* [Task instructions] Below is a listing; repeat exactly the lines from the one containing "[layer usage]" to the one containing "[power breakdown]", both included.

* [Records to process]

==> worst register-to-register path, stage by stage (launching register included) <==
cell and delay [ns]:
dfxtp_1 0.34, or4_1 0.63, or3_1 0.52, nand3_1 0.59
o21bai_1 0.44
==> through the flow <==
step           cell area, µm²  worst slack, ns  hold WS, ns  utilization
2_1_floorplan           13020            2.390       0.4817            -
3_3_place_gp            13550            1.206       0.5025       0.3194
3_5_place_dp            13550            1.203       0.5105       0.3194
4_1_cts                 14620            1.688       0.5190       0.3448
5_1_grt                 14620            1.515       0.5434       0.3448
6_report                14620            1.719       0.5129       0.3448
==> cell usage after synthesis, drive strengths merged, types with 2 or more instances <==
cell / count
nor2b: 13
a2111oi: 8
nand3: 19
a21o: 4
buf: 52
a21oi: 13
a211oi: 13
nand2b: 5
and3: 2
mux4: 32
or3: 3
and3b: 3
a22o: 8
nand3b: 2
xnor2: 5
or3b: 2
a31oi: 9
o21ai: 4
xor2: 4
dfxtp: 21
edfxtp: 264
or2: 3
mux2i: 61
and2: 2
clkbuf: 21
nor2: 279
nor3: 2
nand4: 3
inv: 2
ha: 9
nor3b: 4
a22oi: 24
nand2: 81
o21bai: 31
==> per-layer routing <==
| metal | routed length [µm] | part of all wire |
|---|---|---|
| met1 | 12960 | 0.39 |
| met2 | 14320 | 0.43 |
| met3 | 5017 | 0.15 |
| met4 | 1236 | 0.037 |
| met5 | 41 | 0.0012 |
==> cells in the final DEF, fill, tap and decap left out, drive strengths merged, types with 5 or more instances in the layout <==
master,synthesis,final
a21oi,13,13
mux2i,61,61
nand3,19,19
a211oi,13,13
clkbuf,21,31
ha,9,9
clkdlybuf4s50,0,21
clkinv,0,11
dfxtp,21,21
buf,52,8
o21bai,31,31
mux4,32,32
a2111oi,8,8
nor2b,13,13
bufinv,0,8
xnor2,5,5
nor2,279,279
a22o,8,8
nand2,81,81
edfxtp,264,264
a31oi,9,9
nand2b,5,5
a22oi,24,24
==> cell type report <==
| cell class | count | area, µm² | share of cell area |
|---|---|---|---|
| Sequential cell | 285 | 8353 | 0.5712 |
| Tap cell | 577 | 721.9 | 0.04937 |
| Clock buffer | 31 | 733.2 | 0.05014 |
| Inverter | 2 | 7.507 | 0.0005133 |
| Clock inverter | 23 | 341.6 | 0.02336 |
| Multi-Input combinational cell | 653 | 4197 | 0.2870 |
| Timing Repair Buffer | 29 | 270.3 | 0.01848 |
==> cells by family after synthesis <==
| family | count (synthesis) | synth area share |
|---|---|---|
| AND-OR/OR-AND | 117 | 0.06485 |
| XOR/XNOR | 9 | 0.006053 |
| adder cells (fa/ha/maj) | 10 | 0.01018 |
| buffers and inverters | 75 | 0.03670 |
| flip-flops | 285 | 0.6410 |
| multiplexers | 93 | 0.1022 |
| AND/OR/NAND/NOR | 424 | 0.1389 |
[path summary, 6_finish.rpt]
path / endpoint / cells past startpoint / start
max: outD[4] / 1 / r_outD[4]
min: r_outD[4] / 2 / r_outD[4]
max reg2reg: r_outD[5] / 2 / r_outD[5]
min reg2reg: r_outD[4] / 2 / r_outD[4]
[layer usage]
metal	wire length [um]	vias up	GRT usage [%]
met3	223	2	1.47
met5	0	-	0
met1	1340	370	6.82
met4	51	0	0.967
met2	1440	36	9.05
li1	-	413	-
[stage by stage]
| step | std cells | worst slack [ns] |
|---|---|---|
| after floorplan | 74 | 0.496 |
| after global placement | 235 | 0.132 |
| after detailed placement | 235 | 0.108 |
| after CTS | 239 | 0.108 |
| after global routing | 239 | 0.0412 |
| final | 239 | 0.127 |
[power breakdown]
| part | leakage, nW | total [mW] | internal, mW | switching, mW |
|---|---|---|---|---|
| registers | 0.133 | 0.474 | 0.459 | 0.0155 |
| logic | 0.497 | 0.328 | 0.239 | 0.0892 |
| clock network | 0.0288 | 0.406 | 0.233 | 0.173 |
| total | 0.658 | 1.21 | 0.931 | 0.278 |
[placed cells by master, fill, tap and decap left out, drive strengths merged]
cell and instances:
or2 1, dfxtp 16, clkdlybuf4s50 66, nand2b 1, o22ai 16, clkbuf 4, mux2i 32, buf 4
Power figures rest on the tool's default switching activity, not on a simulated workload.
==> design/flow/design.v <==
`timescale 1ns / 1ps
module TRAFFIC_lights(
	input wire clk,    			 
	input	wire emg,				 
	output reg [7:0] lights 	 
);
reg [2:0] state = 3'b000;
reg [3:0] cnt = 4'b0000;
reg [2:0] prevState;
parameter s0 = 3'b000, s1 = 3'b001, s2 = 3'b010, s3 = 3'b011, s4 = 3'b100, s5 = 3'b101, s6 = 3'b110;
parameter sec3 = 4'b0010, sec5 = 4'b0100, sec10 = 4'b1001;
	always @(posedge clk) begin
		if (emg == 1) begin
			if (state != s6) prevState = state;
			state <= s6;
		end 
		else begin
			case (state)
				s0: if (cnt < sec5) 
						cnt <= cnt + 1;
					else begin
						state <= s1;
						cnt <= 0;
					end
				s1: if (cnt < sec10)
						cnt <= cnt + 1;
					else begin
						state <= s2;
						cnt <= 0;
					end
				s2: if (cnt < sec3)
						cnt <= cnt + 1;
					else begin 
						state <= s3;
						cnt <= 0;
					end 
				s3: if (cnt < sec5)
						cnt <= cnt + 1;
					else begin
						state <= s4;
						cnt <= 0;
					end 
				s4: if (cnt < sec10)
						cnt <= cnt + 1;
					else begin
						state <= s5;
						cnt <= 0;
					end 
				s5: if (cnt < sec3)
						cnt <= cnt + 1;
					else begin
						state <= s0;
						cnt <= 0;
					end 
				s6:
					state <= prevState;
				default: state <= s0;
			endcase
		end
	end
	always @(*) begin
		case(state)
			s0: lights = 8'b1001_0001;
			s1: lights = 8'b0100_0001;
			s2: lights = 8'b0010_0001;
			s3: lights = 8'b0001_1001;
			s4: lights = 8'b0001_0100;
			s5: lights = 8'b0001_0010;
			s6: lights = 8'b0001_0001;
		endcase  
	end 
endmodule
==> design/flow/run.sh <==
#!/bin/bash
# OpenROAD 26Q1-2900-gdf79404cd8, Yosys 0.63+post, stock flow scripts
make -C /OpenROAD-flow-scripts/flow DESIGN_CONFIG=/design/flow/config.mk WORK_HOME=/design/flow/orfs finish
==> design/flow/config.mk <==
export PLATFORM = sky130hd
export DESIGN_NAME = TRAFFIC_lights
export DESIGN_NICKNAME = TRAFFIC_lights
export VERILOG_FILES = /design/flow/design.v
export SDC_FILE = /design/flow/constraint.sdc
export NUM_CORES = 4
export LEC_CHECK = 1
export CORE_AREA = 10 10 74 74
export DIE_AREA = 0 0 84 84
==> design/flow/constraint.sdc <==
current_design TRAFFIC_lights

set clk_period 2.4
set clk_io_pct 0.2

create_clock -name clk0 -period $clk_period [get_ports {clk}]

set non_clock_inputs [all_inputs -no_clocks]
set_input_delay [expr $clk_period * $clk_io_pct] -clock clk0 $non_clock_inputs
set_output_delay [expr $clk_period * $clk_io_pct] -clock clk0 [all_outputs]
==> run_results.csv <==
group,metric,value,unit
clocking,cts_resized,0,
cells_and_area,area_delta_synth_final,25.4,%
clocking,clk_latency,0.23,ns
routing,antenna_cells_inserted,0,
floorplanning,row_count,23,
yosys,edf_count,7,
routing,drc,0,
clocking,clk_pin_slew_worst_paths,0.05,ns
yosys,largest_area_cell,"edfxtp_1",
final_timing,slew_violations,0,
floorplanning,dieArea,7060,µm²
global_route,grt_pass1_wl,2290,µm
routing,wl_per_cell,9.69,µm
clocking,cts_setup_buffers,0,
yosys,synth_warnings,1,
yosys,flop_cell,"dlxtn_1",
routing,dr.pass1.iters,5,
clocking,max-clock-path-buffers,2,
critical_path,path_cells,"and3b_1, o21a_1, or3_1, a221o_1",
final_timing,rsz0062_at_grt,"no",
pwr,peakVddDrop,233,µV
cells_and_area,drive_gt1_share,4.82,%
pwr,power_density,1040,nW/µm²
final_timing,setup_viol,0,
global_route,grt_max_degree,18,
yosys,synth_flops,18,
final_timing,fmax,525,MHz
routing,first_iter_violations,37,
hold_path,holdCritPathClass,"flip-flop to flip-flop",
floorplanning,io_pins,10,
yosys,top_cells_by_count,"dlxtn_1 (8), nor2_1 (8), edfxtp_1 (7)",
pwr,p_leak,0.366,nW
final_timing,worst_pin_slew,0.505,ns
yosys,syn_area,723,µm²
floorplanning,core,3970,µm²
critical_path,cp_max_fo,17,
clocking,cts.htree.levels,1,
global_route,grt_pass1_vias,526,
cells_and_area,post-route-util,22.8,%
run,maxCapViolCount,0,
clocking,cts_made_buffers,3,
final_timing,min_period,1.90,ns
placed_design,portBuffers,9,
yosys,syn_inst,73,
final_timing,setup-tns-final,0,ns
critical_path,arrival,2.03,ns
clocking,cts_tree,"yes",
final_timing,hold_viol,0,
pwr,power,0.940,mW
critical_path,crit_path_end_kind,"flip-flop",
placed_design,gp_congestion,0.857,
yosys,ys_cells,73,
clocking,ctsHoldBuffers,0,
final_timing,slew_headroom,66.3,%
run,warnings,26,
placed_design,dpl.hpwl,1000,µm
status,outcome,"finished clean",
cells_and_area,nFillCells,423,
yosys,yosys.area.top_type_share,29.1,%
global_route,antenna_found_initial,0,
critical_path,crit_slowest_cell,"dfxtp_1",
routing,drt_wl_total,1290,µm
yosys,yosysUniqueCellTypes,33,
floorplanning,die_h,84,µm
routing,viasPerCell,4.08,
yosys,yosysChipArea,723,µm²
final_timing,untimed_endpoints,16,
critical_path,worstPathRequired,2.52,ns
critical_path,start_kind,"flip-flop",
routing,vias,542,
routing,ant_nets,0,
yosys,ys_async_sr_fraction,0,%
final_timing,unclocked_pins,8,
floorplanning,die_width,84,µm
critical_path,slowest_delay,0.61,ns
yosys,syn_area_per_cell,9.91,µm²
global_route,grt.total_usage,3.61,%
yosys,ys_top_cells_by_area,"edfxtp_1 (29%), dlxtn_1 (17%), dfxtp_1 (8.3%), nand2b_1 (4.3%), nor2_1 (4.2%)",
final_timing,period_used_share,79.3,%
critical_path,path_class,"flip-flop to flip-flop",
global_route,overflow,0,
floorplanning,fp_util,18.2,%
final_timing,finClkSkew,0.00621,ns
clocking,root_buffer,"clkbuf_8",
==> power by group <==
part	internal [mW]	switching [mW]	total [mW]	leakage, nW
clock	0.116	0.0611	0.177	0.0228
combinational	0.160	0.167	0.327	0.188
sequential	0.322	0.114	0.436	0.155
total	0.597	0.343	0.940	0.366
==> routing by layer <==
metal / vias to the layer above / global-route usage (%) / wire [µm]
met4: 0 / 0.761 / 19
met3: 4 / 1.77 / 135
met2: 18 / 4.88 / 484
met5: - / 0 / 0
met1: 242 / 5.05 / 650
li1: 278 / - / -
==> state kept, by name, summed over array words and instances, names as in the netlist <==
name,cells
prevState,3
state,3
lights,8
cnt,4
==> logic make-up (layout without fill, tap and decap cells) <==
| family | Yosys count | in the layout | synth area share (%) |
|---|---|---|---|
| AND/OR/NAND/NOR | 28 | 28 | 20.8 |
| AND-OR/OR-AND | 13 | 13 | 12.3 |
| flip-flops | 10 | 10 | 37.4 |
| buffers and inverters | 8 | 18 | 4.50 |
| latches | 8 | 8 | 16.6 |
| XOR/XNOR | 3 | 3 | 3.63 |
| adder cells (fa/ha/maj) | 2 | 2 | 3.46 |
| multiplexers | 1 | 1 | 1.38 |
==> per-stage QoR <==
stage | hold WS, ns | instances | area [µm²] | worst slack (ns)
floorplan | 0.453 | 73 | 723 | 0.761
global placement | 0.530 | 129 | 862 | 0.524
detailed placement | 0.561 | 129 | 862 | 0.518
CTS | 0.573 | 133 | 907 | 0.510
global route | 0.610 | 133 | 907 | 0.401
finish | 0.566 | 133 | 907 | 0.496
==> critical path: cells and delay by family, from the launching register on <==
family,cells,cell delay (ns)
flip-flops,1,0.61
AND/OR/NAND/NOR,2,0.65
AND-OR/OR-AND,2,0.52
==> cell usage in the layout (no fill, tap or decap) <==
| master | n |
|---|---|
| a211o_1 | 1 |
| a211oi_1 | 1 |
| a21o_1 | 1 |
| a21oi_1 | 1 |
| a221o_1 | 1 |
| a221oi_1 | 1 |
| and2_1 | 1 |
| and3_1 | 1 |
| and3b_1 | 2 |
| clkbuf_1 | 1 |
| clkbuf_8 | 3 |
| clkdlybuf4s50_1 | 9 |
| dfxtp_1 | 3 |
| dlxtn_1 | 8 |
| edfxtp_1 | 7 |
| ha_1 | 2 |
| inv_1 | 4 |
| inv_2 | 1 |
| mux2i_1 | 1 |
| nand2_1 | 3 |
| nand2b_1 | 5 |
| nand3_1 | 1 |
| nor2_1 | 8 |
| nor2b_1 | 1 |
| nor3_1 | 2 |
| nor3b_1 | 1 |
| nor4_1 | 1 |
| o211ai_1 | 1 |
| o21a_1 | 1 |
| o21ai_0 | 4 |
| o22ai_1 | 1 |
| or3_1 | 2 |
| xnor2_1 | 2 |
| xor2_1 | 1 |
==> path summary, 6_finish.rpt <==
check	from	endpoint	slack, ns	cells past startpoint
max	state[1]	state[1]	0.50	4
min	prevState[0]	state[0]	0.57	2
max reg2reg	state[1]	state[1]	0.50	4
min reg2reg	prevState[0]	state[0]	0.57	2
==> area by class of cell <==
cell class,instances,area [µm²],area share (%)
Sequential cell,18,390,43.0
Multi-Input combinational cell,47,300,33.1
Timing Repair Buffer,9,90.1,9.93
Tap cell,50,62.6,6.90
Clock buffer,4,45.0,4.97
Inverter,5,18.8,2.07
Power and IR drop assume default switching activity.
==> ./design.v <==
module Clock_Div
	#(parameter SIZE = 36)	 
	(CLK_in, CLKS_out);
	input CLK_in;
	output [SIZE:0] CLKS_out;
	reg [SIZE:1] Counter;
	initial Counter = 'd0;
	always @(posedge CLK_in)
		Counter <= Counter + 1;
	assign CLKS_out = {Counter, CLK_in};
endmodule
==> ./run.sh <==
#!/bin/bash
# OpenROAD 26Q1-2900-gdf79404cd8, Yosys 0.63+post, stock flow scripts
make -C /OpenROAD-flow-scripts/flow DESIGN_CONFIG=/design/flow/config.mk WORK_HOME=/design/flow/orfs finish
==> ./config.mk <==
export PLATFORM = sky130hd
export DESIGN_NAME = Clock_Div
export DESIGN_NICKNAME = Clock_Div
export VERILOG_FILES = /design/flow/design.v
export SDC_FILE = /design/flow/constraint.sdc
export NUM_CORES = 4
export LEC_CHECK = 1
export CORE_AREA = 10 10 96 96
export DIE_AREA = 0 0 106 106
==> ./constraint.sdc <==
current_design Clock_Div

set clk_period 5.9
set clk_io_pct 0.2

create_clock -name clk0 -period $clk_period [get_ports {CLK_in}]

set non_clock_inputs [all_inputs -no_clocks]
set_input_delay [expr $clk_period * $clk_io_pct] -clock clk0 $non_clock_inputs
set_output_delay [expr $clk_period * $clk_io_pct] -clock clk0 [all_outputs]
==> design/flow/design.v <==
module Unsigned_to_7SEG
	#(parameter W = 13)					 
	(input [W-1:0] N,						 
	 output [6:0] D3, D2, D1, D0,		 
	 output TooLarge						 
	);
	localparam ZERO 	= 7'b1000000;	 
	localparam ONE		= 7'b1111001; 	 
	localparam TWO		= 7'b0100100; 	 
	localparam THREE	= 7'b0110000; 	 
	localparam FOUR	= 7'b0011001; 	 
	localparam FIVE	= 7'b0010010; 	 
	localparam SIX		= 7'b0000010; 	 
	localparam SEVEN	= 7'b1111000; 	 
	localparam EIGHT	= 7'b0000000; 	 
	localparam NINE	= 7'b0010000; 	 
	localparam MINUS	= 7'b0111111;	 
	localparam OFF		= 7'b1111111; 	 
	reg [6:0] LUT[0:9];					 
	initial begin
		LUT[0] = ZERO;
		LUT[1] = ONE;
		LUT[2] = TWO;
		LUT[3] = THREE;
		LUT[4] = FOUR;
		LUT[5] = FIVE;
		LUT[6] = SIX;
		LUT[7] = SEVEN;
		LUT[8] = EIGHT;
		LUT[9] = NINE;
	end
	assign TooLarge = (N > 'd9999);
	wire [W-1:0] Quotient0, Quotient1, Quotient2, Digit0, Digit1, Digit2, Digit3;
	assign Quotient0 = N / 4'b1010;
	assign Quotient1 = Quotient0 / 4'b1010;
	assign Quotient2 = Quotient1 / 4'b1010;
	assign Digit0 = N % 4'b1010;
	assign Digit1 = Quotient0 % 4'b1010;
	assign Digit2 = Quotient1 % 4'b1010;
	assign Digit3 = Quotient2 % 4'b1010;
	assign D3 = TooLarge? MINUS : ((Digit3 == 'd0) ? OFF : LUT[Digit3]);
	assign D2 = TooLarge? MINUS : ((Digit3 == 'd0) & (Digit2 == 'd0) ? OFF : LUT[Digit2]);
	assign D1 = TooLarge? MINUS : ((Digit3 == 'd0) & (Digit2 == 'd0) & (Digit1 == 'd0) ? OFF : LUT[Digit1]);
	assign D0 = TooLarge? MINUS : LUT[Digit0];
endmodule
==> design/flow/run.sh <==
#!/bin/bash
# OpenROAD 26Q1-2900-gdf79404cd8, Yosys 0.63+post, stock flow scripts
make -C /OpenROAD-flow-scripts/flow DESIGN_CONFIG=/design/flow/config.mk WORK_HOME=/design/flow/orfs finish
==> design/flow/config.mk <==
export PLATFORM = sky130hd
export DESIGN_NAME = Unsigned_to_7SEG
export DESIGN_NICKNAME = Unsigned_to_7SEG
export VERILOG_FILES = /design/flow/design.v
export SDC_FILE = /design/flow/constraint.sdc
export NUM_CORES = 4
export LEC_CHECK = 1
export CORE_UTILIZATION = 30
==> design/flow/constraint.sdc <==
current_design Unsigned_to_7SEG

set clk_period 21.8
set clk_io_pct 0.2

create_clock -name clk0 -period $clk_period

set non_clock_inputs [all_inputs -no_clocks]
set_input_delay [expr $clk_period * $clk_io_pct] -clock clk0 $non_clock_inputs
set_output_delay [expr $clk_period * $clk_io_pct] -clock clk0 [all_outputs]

* * *

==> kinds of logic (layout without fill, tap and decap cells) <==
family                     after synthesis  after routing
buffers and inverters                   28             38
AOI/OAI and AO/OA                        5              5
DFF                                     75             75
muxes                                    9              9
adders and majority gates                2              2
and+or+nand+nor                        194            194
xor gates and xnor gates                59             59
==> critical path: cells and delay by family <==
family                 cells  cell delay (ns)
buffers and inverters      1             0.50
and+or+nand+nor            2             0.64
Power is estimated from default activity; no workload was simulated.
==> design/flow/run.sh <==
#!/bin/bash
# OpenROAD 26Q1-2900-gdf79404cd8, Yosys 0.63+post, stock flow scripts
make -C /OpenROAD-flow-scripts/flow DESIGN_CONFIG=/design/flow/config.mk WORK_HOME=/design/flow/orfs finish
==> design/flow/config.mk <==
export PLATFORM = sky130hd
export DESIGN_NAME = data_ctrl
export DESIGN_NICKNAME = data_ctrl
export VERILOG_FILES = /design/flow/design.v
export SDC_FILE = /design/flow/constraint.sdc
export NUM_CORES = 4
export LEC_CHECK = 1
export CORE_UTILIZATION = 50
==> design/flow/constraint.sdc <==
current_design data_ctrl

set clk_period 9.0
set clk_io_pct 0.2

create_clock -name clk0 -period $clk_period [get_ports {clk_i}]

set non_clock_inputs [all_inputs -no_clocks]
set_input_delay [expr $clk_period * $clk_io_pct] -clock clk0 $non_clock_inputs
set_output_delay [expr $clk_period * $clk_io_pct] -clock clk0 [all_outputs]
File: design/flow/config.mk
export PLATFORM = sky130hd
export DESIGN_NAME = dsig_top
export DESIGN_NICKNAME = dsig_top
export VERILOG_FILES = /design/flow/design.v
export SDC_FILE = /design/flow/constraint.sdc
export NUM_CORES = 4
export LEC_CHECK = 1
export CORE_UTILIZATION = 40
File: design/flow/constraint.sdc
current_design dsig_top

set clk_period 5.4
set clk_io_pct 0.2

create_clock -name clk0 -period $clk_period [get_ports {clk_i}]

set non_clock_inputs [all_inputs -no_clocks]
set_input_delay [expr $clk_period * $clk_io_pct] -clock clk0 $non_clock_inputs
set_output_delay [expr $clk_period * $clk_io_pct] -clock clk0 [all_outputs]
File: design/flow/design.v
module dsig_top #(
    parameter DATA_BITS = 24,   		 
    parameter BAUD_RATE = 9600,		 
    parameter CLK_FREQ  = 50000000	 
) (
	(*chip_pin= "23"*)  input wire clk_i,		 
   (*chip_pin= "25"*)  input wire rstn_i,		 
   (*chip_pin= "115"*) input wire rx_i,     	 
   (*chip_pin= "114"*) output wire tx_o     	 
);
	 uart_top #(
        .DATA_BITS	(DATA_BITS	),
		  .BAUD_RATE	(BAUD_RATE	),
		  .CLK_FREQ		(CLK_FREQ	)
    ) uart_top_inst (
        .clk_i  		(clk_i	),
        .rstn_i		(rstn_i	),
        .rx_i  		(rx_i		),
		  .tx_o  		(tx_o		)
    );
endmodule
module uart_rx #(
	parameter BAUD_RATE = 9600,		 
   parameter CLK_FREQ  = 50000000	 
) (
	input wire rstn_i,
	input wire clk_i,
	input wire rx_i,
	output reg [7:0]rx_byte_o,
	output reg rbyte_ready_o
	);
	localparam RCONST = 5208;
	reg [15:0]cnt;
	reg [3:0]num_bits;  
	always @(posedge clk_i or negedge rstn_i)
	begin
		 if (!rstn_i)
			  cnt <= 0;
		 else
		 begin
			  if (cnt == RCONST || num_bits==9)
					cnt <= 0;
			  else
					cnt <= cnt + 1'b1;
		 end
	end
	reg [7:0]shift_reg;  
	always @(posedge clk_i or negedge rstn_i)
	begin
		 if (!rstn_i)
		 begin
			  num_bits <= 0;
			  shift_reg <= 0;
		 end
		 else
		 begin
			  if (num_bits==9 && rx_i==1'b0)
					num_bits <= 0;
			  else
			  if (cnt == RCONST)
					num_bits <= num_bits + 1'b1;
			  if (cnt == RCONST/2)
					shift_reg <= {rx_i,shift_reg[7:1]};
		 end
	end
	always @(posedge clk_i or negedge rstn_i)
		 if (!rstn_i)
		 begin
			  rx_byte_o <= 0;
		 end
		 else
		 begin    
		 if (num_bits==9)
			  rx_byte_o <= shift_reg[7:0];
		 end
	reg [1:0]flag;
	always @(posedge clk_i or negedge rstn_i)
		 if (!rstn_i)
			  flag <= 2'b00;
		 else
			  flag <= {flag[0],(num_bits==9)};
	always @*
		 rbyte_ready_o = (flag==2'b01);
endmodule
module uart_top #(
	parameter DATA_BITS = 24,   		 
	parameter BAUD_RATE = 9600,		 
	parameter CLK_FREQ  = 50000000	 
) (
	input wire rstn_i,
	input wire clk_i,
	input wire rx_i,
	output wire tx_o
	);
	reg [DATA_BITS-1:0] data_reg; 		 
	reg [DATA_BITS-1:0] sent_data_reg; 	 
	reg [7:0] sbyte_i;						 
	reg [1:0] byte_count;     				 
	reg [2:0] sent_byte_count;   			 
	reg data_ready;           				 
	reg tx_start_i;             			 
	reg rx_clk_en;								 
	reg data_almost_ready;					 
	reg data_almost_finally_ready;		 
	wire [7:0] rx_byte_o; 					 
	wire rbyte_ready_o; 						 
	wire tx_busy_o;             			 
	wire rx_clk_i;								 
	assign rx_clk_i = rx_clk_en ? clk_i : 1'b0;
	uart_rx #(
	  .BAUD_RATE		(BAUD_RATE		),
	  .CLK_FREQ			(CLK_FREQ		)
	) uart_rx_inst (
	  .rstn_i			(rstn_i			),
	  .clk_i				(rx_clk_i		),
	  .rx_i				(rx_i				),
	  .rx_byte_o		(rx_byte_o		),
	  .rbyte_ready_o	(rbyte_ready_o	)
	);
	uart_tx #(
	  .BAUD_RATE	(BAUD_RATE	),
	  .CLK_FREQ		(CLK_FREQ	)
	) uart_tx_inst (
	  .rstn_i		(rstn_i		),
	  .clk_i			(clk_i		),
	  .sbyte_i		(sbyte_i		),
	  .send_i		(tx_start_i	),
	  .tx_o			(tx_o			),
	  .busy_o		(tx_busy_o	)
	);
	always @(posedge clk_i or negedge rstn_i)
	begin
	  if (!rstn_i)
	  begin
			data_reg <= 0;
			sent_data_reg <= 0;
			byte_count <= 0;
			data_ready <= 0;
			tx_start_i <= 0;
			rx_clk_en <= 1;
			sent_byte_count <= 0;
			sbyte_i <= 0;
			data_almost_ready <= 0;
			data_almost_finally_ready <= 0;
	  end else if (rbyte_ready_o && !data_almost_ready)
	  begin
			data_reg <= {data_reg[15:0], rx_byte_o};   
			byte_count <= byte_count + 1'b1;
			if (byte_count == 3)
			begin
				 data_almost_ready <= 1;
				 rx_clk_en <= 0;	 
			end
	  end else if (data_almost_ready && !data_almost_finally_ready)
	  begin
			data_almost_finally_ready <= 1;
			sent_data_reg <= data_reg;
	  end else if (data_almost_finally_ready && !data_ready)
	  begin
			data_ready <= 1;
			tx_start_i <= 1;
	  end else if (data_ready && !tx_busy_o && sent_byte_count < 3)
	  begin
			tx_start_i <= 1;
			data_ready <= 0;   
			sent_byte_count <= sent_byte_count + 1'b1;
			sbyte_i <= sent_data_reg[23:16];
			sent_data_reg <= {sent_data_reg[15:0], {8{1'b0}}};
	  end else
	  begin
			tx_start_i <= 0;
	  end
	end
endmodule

...

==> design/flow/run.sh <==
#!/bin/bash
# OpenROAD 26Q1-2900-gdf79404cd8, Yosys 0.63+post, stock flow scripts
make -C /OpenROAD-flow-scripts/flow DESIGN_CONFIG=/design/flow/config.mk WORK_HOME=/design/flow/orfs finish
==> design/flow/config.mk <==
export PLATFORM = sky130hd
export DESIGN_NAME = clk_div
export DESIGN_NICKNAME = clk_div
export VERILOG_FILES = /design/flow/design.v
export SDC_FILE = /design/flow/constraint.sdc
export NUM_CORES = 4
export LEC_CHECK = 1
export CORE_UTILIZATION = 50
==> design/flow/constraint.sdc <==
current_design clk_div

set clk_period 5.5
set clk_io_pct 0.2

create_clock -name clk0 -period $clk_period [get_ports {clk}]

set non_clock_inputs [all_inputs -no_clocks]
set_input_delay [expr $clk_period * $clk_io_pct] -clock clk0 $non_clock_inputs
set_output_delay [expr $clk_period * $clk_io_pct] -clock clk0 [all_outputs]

* [The answer]
[layer usage]
metal	wire length [um]	vias up	GRT usage [%]
met3	223	2	1.47
met5	0	-	0
met1	1340	370	6.82
met4	51	0	0.967
met2	1440	36	9.05
li1	-	413	-
[stage by stage]
| step | std cells | worst slack [ns] |
|---|---|---|
| after floorplan | 74 | 0.496 |
| after global placement | 235 | 0.132 |
| after detailed placement | 235 | 0.108 |
| after CTS | 239 | 0.108 |
| after global routing | 239 | 0.0412 |
| final | 239 | 0.127 |
[power breakdown]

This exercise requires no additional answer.